How Remote Work Is Changing Medical Practice in the Era of Coronavirus

Societies across the world have been disrupted by the Covid-19 pandemic, with millions of people being forced to stay indoors and many losing their jobs. But this very disruption has ushered us into what could be the new future of work. Remote work itself has been around for years but, traditionally, companies prefer their employees to work at their physical headquarters. That’s all beginning to change as a result of the pandemic.

With no choice for companies, entire industries and employees alike were forced to embrace remote work—yet this may just be the beginning. In fact, Business Insider recently discussed 12 different companies that were extending remote work, with some end dates as far away as the summer of 2021.

For other industries, however, there may not even be a return to the office on the horizon. 

Technology has made remote work possible but, ironically, has also been a disruptive force that has uprooted traditional jobs. This trend has only been accelerated by remote work—employers have realized just how many jobs can be done from the comfort of their homes. 

Over the past few years, the medical field has been slowly merging with technology. Every aspect of the healthcare system, from entire hospitals to physicians, is being influenced by new technological trends, including remote work. The future of the field has never been more unclear.

Flexibility with Administrative Tasks and Employees

In the coronavirus era, medical professionals are in high demand for obvious reasons. Many medical facilities have transitioned to working remotely. In fact, the automation of administrative tasks has been a major byproduct of the Covid-19 pandemic.

Offices around the country report feeling positive overall about these changes. Medical Economics recently examined Lugo Surgical Group, based out of Texas, who have been operating remotely for two years, showing that this is viable.

Each week, the owner of this clinic, Rafael Lugo, reserves a day and a half to meet with patients. Every other aspect of the surgical process—including billing, scheduling, and follow-ups—are done remotely. 

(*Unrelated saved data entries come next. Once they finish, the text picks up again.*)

$ cat src/rtl/aes_axis_pkg.sv
// Shared definitions for the AES AXI4-Stream input/output adapters.
//   - default block and stream widths plus the derived word counts
//   - lane_byte_idx(): which block byte lands on a given stream word/lane
//   - tx_state_e: output serializer FSM states
package aes_axis_pkg;

  localparam int BLK_S_DEF     = 128;
  localparam int DATA_W_DEF    = 32;
  localparam int WORDS_PER_BLK = BLK_S_DEF / DATA_W_DEF;
  localparam int LAST_WORD     = WORDS_PER_BLK - 1;

  typedef enum logic {
    IDLE = 1'b0,
    SEND = 1'b1
  } tx_state_e;

  // Little-endian lanes: lane j of word k carries block byte (DATA_W/8)*k + j.
  // The input deserializer uses the same mapping, so a block survives a
  // round trip through both adapters unchanged.
  function automatic int lane_byte_idx(input int word, input int lane, input int data_w);
    return (data_w / 8) * word + lane;
  endfunction

endpackage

While doctors and nurses still need to meet with patients in person, it is clear that this is not the case for administration. This new hybrid business model has altered the jobs available in the medical field. In fact, the Bureau of Labor Statistics projects a 9% decline in secretarial or administrative assistant jobs over the next decade. Nonetheless, Covid-19 has highlighted the need for in-person physicians but has demonstrated that administrative workers are not essential for the office.

The Emergence of Artificial Intelligence Systems

While admin roles may be on an accelerated decline due to Covid-19, their replacement is coming far quicker. Artificial intelligence systems are impacting every field of business and its impact on medical practices is profound. Handling administrative tasks is just the tip of the iceberg for these advanced systems; however, there is a downfall. The trust medical offices have placed on these systems during the pandemic may result in them relying on AI to handle more intricate jobs.

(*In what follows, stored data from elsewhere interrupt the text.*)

### src/rtl/pbs_hp_arbiter_if.sv
// Request/response bus between the battle controllers and the HP arbiter.
interface pbs_hp_arbiter_if #(
    parameter int HP_W  = 8,
    parameter int AMT_W = 8
);
    logic             load_ai_hp;
    logic [2:0]       req;
    logic [AMT_W-1:0] amt_ai_dmg;
    logic [AMT_W-1:0] amt_p_dmg;
    logic [AMT_W-1:0] amt_heal;
    logic [2:0]       done;
    logic             busy;
    logic [HP_W-1:0]  p_hp;
    logic [HP_W-1:0]  ai_hp;
    logic             p_dead;
    logic             ai_dead;

    // Requester side
    modport master (
        output load_ai_hp, req, amt_ai_dmg, amt_p_dmg, amt_heal,
        input  done, busy, p_hp, ai_hp, p_dead, ai_dead
    );

    // Arbiter side
    modport slave (
        input  load_ai_hp, req, amt_ai_dmg, amt_p_dmg, amt_heal,
        output done, busy, p_hp, ai_hp, p_dead, ai_dead
    );
endinterface

### src/rtl/pbs_hp_sat_alu.sv
// Combinational saturating HP add/sub: damage floors at 0, heal clamps at ceiling.
module pbs_hp_sat_alu
    import pbs_pkg::*;
#(
    parameter int HP_W  = PBS_HP_W,
    parameter int AMT_W = PBS_AMT_W
) (
    input  logic [HP_W-1:0]  hp,
    input  logic [AMT_W-1:0] amt,
    input  pbs_alu_op_e      op,
    input  logic [HP_W-1:0]  ceiling,
    output logic [HP_W-1:0]  result
);
    // One extra bit so the heal sum cannot wrap before the clamp
    localparam int W = ((HP_W > AMT_W) ? HP_W : AMT_W) + 1;

    logic [W-1:0] hp_x;
    logic [W-1:0] amt_x;
    logic [W-1:0] ceil_x;
    logic [W-1:0] sum;

    assign hp_x   = W'(hp);
    assign amt_x  = W'(amt);
    assign ceil_x = W'(ceiling);
    assign sum    = hp_x + amt_x;

    // Select clamped sum or floored difference
    always_comb begin
        result = '0;
        if (op == ALU_ADD)
            result = (sum > ceil_x) ? ceiling : HP_W'(sum);
        else if (amt_x < hp_x)
            result = HP_W'(hp_x - amt_x);
    end
endmodule

### src/rtl/pbs_hp_arbiter.sv
// HP update sequencer: arbitrates three requesters onto one saturating ALU,
// IDLE -> CALC -> WRITE per operation. Define PBS_HP_RR_ARB_EN for
// round-robin arbitration; otherwise fixed priority req[0] > req[1] > req[2].
module pbs_hp_arbiter
    import pbs_pkg::*;
#(
    parameter int HP_W      = PBS_HP_W,
    parameter int AMT_W     = PBS_AMT_W,
    parameter int P_MAX_HP  = PBS_P_MAX_HP,
    parameter int AI_MAX_HP = PBS_AI_MAX_HP
) (
    input  logic           clk,
    input  logic           reset,
    pbs_hp_arbiter_if.slave bus
);
    localparam logic [1:0] S_IDLE  = IDLE;
    localparam logic [1:0] S_CALC  = CALC;
    localparam logic [1:0] S_WRITE = WRITE;

    localparam logic [HP_W-1:0] P_MAX  = HP_W'(P_MAX_HP);
    localparam logic [HP_W-1:0] AI_MAX = HP_W'(AI_MAX_HP);

    logic [1:0]            state;
    logic [1:0]            idx_q;
    logic [AMT_W-1:0]      amt_q;
    logic [HP_W-1:0]       res_q;
    logic [HP_W-1:0]       p_hp_q;
    logic [HP_W-1:0]       ai_hp_q;

    logic [2:0][AMT_W-1:0] amt_vec;
    logic [1:0]            win_idx;
    logic                  grant;
    logic                  is_heal;
    logic [HP_W-1:0]       alu_hp;
    logic [HP_W-1:0]       alu_res;
    logic [HP_W-1:0]       calc_res;
    pbs_alu_op_e           alu_op;

    assign amt_vec = {bus.amt_heal, bus.amt_p_dmg, bus.amt_ai_dmg};
    // Reload outranks every request, so a grant needs load_ai_hp low
    assign grant   = (state == S_IDLE) && !bus.load_ai_hp && (|bus.req);

`ifdef PBS_HP_RR_ARB_EN
    logic [1:0] rr_ptr;

    // Reverse scan: the last hit is the first requester at or after rr_ptr
    always_comb begin
        win_idx = 2'd0;
        for (int k = 2; k >= 0; k--) begin
            if (bus.req[pbs_wrap3({1'b0, rr_ptr} + 3'(k))])
                win_idx = pbs_wrap3({1'b0, rr_ptr} + 3'(k));
        end
    end

    // Pointer moves past the winner on every grant, and only then
    always_ff @(posedge clk) begin
        if (reset)
            rr_ptr <= 2'd0;
        else if (grant)
            rr_ptr <= pbs_wrap3({1'b0, win_idx} + 3'd1);
    end
`else
    // Fixed priority, AI damage first
    always_comb begin
        if (bus.req[0])
            win_idx = REQ_AI_DMG;
        else if (bus.req[1])
            win_idx = REQ_P_DMG;
        else
            win_idx = REQ_HEAL;
    end
`endif

    assign is_heal  = (idx_q == REQ_HEAL);
    assign alu_hp   = (idx_q == REQ_AI_DMG) ? ai_hp_q : p_hp_q;
    assign alu_op   = is_heal ? ALU_ADD : ALU_SUB;
    // A dead player cannot be revived by a heal
    assign calc_res = (is_heal && (p_hp_q == '0)) ? '0 : alu_res;

    pbs_hp_sat_alu #(
        .HP_W  (HP_W),
        .AMT_W (AMT_W)
    ) u_alu (
        .hp      (alu_hp),
        .amt     (amt_q),
        .op      (alu_op),
        .ceiling (P_MAX),
        .result  (alu_res)
    );

    // Sequencer: grant and latch in IDLE, compute in CALC, commit in WRITE
    always_ff @(posedge clk) begin
        if (reset) begin
            state   <= S_IDLE;
            idx_q   <= 2'd0;
            amt_q   <= '0;
            res_q   <= '0;
            p_hp_q  <= P_MAX;
            ai_hp_q <= AI_MAX;
        end else begin
            case (state)
                S_IDLE: begin
                    if (bus.load_ai_hp) begin
                        ai_hp_q <= AI_MAX;
                    end else if (grant) begin
                        idx_q <= win_idx;
                        amt_q <= amt_vec[win_idx];
                        state <= S_CALC;
                    end
                end
                S_CALC: begin
                    res_q <= calc_res;
                    state <= S_WRITE;
                end
                S_WRITE: begin
                    if (idx_q == REQ_AI_DMG)
                        ai_hp_q <= res_q;
                    else
                        p_hp_q <= res_q;
                    state <= S_IDLE;
                end
                default: state <= S_IDLE;
            endcase
        end
    end

    assign bus.busy    = (state != S_IDLE);
    // Reset during WRITE aborts the commit, so the completion pulse is dropped too
    assign bus.done    = ((state == S_WRITE) && !reset) ? (3'b001 << idx_q) : 3'b000;
    assign bus.p_hp    = p_hp_q;
    assign bus.ai_hp   = ai_hp_q;
    assign bus.p_dead  = (p_hp_q == '0);
    assign bus.ai_dead = (ai_hp_q == '0);
endmodule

As such, AI is changing medical practices, particularly when it comes to patient care. Surgeries powered by robotic instruments that are controlled by a surgeon are becoming extremely popular, and some systems are now able to diagnose patients quickly based on information inputted in the system. As these systems continue to develop, new jobs will open in the field of medicine based on regulating this technology and developing it.

Entire companies may form, focused on developing and then producing these AI and robotic systems. DaVinci Systems is a modern example, as the company produces surgical robots that are controlled via a human surgeon at a desk. These devices have already been approved for urological procedures, radical tonsillectomy, and even tongue base resections. Remote work has shown a new way in which these systems can be helpful. In truth, this pandemic could very well result in a future where there isn’t even a human surgeon behind the robot.   

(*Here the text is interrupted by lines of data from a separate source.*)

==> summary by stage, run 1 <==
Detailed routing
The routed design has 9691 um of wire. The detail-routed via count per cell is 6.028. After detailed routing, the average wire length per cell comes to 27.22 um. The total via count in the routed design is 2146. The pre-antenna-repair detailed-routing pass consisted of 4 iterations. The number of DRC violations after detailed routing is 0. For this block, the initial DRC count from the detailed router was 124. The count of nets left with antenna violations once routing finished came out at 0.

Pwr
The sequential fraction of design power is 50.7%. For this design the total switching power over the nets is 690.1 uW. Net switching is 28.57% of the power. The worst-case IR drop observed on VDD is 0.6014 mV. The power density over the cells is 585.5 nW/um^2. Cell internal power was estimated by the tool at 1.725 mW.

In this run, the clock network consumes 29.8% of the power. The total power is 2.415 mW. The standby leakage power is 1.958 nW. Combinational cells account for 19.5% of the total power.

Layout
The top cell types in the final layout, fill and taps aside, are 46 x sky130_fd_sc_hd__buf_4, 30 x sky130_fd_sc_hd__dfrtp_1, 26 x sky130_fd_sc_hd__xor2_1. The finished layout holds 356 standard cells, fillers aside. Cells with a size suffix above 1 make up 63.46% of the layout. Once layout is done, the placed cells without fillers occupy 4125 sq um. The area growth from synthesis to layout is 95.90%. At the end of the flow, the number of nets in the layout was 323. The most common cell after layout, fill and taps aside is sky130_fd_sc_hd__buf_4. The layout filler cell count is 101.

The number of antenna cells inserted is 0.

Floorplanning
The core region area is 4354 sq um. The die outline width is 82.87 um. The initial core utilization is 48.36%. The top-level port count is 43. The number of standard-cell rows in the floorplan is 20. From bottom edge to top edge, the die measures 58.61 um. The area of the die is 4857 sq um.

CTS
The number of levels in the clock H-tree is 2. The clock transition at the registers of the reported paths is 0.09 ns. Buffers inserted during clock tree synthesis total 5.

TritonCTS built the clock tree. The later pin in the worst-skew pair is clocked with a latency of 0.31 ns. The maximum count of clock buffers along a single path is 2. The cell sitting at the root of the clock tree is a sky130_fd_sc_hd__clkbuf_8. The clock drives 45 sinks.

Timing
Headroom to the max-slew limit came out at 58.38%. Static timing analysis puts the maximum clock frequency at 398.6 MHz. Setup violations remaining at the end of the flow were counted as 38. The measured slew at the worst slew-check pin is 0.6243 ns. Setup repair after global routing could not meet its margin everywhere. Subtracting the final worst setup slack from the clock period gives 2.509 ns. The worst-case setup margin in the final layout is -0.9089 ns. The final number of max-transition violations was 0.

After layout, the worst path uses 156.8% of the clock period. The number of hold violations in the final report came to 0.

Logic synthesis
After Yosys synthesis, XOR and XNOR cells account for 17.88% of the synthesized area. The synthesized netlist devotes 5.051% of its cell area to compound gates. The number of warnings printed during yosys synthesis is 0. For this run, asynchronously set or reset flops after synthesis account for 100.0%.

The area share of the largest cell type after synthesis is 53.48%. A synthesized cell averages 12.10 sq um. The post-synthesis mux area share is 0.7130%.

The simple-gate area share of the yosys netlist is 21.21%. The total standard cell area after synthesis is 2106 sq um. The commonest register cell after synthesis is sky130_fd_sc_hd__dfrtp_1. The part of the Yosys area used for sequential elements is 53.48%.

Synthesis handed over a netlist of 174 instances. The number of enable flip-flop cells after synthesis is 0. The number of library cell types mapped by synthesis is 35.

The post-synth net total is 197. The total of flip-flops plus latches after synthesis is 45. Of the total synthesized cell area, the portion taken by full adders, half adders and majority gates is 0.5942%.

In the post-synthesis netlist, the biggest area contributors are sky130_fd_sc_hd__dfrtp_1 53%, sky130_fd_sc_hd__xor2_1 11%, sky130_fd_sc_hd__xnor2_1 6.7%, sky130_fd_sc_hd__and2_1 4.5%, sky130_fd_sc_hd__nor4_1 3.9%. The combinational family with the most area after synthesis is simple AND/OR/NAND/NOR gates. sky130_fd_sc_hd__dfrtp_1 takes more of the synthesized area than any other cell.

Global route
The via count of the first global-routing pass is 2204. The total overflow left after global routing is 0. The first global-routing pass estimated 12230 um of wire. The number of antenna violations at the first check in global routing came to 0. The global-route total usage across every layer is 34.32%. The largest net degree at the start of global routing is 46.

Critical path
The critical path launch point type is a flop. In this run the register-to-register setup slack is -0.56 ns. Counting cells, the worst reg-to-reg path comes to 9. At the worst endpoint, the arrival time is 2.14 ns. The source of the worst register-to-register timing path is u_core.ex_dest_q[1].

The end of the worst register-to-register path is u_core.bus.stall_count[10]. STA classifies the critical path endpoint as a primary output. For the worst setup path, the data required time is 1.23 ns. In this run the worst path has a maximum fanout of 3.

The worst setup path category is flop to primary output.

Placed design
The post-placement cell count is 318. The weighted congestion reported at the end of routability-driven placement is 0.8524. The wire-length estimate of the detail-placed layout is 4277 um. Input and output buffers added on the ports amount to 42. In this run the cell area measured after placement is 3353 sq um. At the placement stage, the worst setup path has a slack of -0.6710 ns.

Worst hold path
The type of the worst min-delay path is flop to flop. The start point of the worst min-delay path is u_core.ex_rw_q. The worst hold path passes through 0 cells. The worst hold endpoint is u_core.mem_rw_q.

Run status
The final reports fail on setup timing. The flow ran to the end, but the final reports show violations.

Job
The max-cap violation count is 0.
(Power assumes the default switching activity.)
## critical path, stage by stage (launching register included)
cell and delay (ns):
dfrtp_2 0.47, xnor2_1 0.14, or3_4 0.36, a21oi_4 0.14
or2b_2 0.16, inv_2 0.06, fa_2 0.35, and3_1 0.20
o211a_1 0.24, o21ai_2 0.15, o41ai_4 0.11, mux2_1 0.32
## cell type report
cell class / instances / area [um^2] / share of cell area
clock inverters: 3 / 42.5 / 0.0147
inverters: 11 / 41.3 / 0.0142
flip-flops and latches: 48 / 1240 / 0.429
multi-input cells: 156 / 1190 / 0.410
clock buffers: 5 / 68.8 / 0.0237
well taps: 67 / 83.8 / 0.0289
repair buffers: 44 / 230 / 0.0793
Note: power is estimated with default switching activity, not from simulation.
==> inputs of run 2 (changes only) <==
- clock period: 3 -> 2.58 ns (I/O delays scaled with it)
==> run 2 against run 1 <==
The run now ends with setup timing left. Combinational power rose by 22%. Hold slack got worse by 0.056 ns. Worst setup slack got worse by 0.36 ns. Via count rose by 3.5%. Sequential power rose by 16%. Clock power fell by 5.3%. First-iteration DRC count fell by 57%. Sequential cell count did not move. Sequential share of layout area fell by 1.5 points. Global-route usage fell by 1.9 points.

Altering Career Paths and Customer Expectations

Before the pandemic, a common headache for patients was the annoying wait times and variability in the quality of service provided by the doctor. During the pandemic, though, wait times have become non-existent, with medical professionals able to conduct their job over a Zoom call. Additionally, the advancements of artificial intelligence systems could result in more accurate diagnosing in the future. Having access to medical professionals wherever and whenever, however, may have its drawbacks—patients may become disgruntled if medical practices return to normal after the pandemic settles.

As for doctors and other medical practitioners themselves, Covid-19 isn’t just changing the way they work, but also how they progress in their career. Online nursing programs, offered by accredited schools such as Johns Hopkins University and Rutgers University, have become more popular during this pandemic. With the number of people earning their degrees online increasing, remote learning practices may ease the transition to remote work. This could also contribute to the industry-wide switch over to automation powered by artificial intelligence.

Covid-19 has changed the way entire industries operate and the medical field is no exception. From artificial intelligence replacing administrative jobs to the way budding practitioners are learning the ropes, reliance on technology has increased as a byproduct of the pandemic. This is likely to lead to a future where medical practices are largely automated and in-person visits to the doctor are disrupted by robotics. 

Based on current trends, these changes were inevitable, but the pandemic may have accelerated them. While the future of the coronavirus is unclear, its effects on the workforce and jobs may be permanent—the way work is handled could be disrupted forever.